Does it really matter?

by Opiferum
March 20, 2014


Story telling has always been a powerful medium for humans to express their experiences, so as to share with an audience that might be moved and enlightened by the details of a personalized series of events.  Each of us has a very unique story regarding our lives spent with or without the hepatitis C virus (HCV).  As well, we all have a distant memory of when we discovered being infected with the virus and how it felt to hear those impending words, “You’ve got hepatitis C.”  But can you remember when it came to trying to explain it to someone else? No doubt you can, whether it was your GP, liver specialist or a loved one asking the dreaded question, “So how did you get it?”  Your first thought might have been, “Does it really matter?”  It still might be that you do not think it really matters, especially if you have undergone treatment and come out the other end without the need to think about these things anymore.  But the way in which a person comes to be infected with hepatitis C does matter, even if someone chooses not to disclose it.  

Yet discussion amongst people living with hepatitis C often focuses on the question of whether source of transmission really counts.  On the other hand, much debate circulates about the level of risk associated with certain behaviors known to spread the virus.  Whilst the majority of current HCV infections are a result of unsafe drug use, surprisingly, this isn’t always the topic of conversation, either.  Not surprisingly, there still are many, many people living with hep C that are too scared to come forth and admit to the way in which they were infected.  Some people argue that it does not matter how an individual was infected with HCV.  When someone says that it doesn’t matter, it could be their way of trying to help someone feel better who might be affected by stigma because of a past or present history of drug use.  After all, the hep C virus is often assumed only to affect “druggies” or “junkies”.  Whilst such unacceptable language is slowly fading within the hepatitis C community, for those that remain ignorant and know nothing better, this kind of discriminating language and association still prevails.  

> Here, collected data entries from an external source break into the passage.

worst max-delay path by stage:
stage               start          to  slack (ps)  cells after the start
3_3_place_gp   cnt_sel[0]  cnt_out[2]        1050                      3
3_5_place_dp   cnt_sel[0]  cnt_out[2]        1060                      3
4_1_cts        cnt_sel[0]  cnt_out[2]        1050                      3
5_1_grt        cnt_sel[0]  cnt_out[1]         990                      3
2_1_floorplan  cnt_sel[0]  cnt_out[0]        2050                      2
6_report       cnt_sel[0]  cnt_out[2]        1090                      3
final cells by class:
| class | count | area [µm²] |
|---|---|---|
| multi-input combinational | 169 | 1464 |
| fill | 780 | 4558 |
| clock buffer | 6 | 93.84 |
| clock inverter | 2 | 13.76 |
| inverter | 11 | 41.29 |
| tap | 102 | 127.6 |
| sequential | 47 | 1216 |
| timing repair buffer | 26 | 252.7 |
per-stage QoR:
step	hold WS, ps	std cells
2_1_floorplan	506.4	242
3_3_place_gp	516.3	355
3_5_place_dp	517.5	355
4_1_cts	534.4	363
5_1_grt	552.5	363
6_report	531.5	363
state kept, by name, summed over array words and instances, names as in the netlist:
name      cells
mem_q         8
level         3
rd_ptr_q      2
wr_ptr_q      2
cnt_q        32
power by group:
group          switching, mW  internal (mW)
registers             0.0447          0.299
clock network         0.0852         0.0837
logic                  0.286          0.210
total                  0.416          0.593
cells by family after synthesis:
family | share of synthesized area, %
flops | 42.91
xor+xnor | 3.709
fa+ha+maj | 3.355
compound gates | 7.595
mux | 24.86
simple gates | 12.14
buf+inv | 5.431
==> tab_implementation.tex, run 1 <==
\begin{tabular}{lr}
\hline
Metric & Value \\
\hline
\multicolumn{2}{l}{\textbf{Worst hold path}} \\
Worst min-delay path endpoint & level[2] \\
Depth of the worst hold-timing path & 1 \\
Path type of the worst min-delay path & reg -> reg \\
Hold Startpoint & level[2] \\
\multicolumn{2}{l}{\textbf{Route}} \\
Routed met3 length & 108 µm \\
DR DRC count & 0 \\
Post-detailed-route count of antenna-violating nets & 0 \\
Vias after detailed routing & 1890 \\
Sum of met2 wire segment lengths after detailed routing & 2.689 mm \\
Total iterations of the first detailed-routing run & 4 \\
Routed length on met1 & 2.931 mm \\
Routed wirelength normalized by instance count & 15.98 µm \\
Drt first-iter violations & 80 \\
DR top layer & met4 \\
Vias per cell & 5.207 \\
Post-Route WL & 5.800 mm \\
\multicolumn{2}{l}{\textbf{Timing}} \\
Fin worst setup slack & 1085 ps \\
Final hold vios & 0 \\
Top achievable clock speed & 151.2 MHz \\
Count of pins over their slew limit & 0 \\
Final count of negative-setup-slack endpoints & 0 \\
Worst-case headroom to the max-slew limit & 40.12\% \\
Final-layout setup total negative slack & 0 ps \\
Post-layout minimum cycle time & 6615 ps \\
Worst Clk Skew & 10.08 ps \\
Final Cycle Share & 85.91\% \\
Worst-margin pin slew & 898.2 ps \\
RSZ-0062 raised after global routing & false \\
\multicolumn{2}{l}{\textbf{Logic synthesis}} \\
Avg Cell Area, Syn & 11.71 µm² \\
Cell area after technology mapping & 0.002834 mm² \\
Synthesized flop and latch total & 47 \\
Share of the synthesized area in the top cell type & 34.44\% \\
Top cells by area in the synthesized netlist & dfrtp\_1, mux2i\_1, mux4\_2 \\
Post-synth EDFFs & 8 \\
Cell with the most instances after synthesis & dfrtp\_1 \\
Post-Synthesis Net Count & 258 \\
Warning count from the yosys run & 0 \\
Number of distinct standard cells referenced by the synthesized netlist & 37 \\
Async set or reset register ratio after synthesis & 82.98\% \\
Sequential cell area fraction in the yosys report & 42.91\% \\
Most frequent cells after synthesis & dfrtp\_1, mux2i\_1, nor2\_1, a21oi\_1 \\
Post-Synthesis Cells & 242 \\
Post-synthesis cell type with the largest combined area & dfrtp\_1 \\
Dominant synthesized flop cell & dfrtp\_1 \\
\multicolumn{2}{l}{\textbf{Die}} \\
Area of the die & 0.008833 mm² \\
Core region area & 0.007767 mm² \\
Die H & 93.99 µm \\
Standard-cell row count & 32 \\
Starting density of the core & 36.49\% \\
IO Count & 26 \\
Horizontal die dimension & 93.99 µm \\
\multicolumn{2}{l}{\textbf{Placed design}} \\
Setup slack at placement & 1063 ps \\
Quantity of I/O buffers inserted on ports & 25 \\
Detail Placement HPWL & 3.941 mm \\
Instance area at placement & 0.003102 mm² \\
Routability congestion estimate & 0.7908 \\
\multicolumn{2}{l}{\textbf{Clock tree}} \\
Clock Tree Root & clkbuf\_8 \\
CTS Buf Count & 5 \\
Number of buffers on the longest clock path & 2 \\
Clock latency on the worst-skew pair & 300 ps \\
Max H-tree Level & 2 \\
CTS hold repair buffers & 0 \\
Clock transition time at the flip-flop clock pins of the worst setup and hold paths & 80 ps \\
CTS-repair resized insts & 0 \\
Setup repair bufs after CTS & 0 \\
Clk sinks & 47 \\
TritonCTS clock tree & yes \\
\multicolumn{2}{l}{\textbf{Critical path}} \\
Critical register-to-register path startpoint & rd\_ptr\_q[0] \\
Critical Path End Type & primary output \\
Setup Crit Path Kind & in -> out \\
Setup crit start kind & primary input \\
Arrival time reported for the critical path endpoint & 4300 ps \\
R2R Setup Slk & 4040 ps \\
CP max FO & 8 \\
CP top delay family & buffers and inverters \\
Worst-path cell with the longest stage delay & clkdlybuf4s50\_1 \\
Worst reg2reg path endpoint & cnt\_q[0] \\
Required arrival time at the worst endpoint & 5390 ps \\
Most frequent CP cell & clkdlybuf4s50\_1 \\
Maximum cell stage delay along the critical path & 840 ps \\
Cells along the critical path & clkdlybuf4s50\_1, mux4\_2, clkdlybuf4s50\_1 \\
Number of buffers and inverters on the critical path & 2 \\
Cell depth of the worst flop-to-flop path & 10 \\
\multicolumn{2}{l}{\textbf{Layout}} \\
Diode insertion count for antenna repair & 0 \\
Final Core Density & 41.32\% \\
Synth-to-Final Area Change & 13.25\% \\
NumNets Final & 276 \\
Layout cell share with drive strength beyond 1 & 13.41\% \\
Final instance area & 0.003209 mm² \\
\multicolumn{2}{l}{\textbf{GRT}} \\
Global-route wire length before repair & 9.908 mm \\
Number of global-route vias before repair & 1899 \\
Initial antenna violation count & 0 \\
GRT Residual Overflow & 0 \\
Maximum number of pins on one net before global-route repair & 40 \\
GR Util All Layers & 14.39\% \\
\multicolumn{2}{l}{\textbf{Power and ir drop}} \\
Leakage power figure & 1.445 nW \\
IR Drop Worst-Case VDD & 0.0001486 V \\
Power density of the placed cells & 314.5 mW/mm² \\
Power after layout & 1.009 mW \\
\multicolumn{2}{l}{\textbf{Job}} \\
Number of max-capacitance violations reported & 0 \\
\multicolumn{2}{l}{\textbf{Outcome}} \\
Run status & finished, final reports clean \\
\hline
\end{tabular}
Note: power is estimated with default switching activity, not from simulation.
--- src/rtl/ifetch_queue.sv ---
// ifetch_queue: instruction fetch front end for the 5-stage MIPS core.
//
// Generates sequential fetch PCs and issues them to a variable-latency
// instruction memory. In-order responses are buffered in a small prefetch
// FIFO and presented to decode as {pc, instr}. Branch redirects flush the
// FIFO and mark every in-flight response as stale.
//
// Ports
//   clk, rst          clock; asynchronous active-high reset
//   imem_req_valid    fetch request valid
//   imem_req_ready    memory accepts the request this cycle
//   imem_req_addr     word-aligned fetch address
//   imem_resp_valid   response valid (responses return in request order)
//   imem_resp_data    instruction word
//   id_valid          FIFO head valid toward IF/ID
//   id_pc, id_instr   head PC / instruction (zero when empty)
//   id_ready          decode consumes the head (~stall)
//   redirect_valid    branch/jump redirect, flushes the wrong path
//   redirect_pc       new fetch address (bits [1:0] forced to 0)
//   busy              requests still in flight, or draining stale ones
module ifetch_queue #(
  parameter int          DEPTH    = 4,
  parameter int          MAX_OUT  = 2,
  parameter logic [31:0] RESET_PC = 32'h0000_0000
) (
  input  logic        clk,
  input  logic        rst,
  output logic        imem_req_valid,
  input  logic        imem_req_ready,
  output logic [31:0] imem_req_addr,
  input  logic        imem_resp_valid,
  input  logic [31:0] imem_resp_data,
  output logic        id_valid,
  output logic [31:0] id_pc,
  output logic [31:0] id_instr,
  input  logic        id_ready,
  input  logic        redirect_valid,
  input  logic [31:0] redirect_pc,
  output logic        busy
);

  localparam int AW = $clog2(DEPTH);
  localparam int CW = $clog2(DEPTH + 1);
  localparam int OW = $clog2(MAX_OUT + 1);

  typedef enum logic [0:0] {FETCH = 1'b0, DRAIN = 1'b1} state_t;

  state_t        state, state_next;
  logic [31:0]   fetch_pc, resp_pc;
  logic [CW-1:0] count, count_next;
  logic [OW-1:0] outstanding, out_next;
  logic [AW-1:0] rd_ptr, wr_ptr;
  logic [31:0]   pc_mem    [DEPTH];
  logic [31:0]   instr_mem [DEPTH];

  logic        accept, resp_ok, push, pop, credit_ok;
  logic [31:0] redirect_tgt;

  assign redirect_tgt = {redirect_pc[31:2], 2'b00};

  // Credit: an entry is reserved in the FIFO for every in-flight request,
  // so a returning response always finds a free slot.
  assign credit_ok = ({1'b0, count} + (CW+1)'(outstanding)) < (CW+1)'(DEPTH);

  assign accept  = imem_req_valid && imem_req_ready;
  // A response with nothing outstanding (e.g. one that straddled a reset)
  // is not ours and is ignored entirely.
  assign resp_ok = imem_resp_valid && (outstanding != '0);
  // Responses are live only in FETCH and not in a redirect cycle; the
  // count guard protects the FIFO against a misbehaving memory.
  assign push    = resp_ok && (state == FETCH) && !redirect_valid &&
                   (count != CW'(DEPTH));
  assign pop     = id_valid && id_ready && !redirect_valid;

  assign out_next   = outstanding + OW'(accept) - OW'(resp_ok);
  assign count_next = count + CW'(push) - CW'(pop);

  assign imem_req_addr = fetch_pc;
  assign id_valid      = (count != '0);
  assign id_pc         = id_valid ? pc_mem[rd_ptr]    : 32'h0;
  assign id_instr      = id_valid ? instr_mem[rd_ptr] : 32'h0;
  assign busy          = (outstanding != '0) || (state == DRAIN);

  always_comb begin
    state_next     = state;
    imem_req_valid = 1'b0;
    if (!rst && state == FETCH && !redirect_valid &&
        outstanding < OW'(MAX_OUT) && credit_ok)
      imem_req_valid = 1'b1;
    case (state)
      // Any request still in flight after a redirect returns wrong-path data.
      FETCH:   if (redirect_valid && out_next != '0) state_next = DRAIN;
      DRAIN:   if (!redirect_valid && out_next == '0) state_next = FETCH;
      default: state_next = FETCH;
    endcase
  end

  always_ff @(posedge clk or posedge rst) begin
    if (rst) begin
      state       <= FETCH;
      fetch_pc    <= RESET_PC;
      resp_pc     <= RESET_PC;
      count       <= '0;
      outstanding <= '0;
      rd_ptr      <= '0;
      wr_ptr      <= '0;
    end else begin
      state       <= state_next;
      outstanding <= out_next;
      if (redirect_valid) begin
        fetch_pc <= redirect_tgt;
        resp_pc  <= redirect_tgt;
        count    <= '0;
        rd_ptr   <= '0;
        wr_ptr   <= '0;
      end else begin
        if (accept) fetch_pc <= fetch_pc + 32'd4;
        if (push) begin
          resp_pc <= resp_pc + 32'd4;
          wr_ptr  <= wr_ptr + 1'b1;
        end
        if (pop) rd_ptr <= rd_ptr + 1'b1;
        count <= count_next;
      end
    end
  end

  // Payload storage needs no reset; validity comes from count.
  always_ff @(posedge clk) begin
    if (push) begin
      pc_mem[wr_ptr]    <= resp_pc;
      instr_mem[wr_ptr] <= imem_resp_data;
    end
  end

  // Protocol check: a response needs an outstanding request and a free slot.
  always_ff @(posedge clk) begin
    if (!rst)
      assert (!(imem_resp_valid && (outstanding == '0 || count == CW'(DEPTH))));
  end

endmodule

If the way in which a person gets infected with the hepatitis C virus was simply not an issue, then awareness regarding the fact it is a blood-to-blood disease would not be a point in need of further clarification.  After all, why not just say it is a disease of the liver that can lead to cancer? Simply because it is not just a disease of the liver.  More specifically, it is a blood-borne virus that infects the liver and will lead to cirrhosis of the liver if left untreated.  What is more, the way I was infected with hepatitis C is not necessarily the same way in which you were infected.  Between you and I, there are similarities and differences that might also reflect the chronological timeline of the virus, such as when some sources of transmission were previously very risky but are not so much anymore, such blood transfusions.  Today, I belong to the highest risk group, not to mention the most stigmatized and therefore marginalized: people who have a past or present history of using drugs which has led to exposure to the virus.    

The way in which you or a loved one came to live with the hepatitis C virus is a very personal and sometimes sensitive subject. However, it can also be a question with an answer that can help the HCV community to build a much greater awareness, if only we can all take the time and effort to remain mindful and knowledgeable of each other’s experience.  From our personal stories, we can learn from one another how to bring our attention to where it might not have been focused previously.  We can create a more extensive support system as we continue to become more mindful of what it means to live with hepatitis C, because hepatitis C simply does not discriminate for the reasons we might.  When a person comes forth with their story, it also allows for someone else to see and feel first-hand that it is ok not only to live with hepatitis C, but to own their own unique story, too.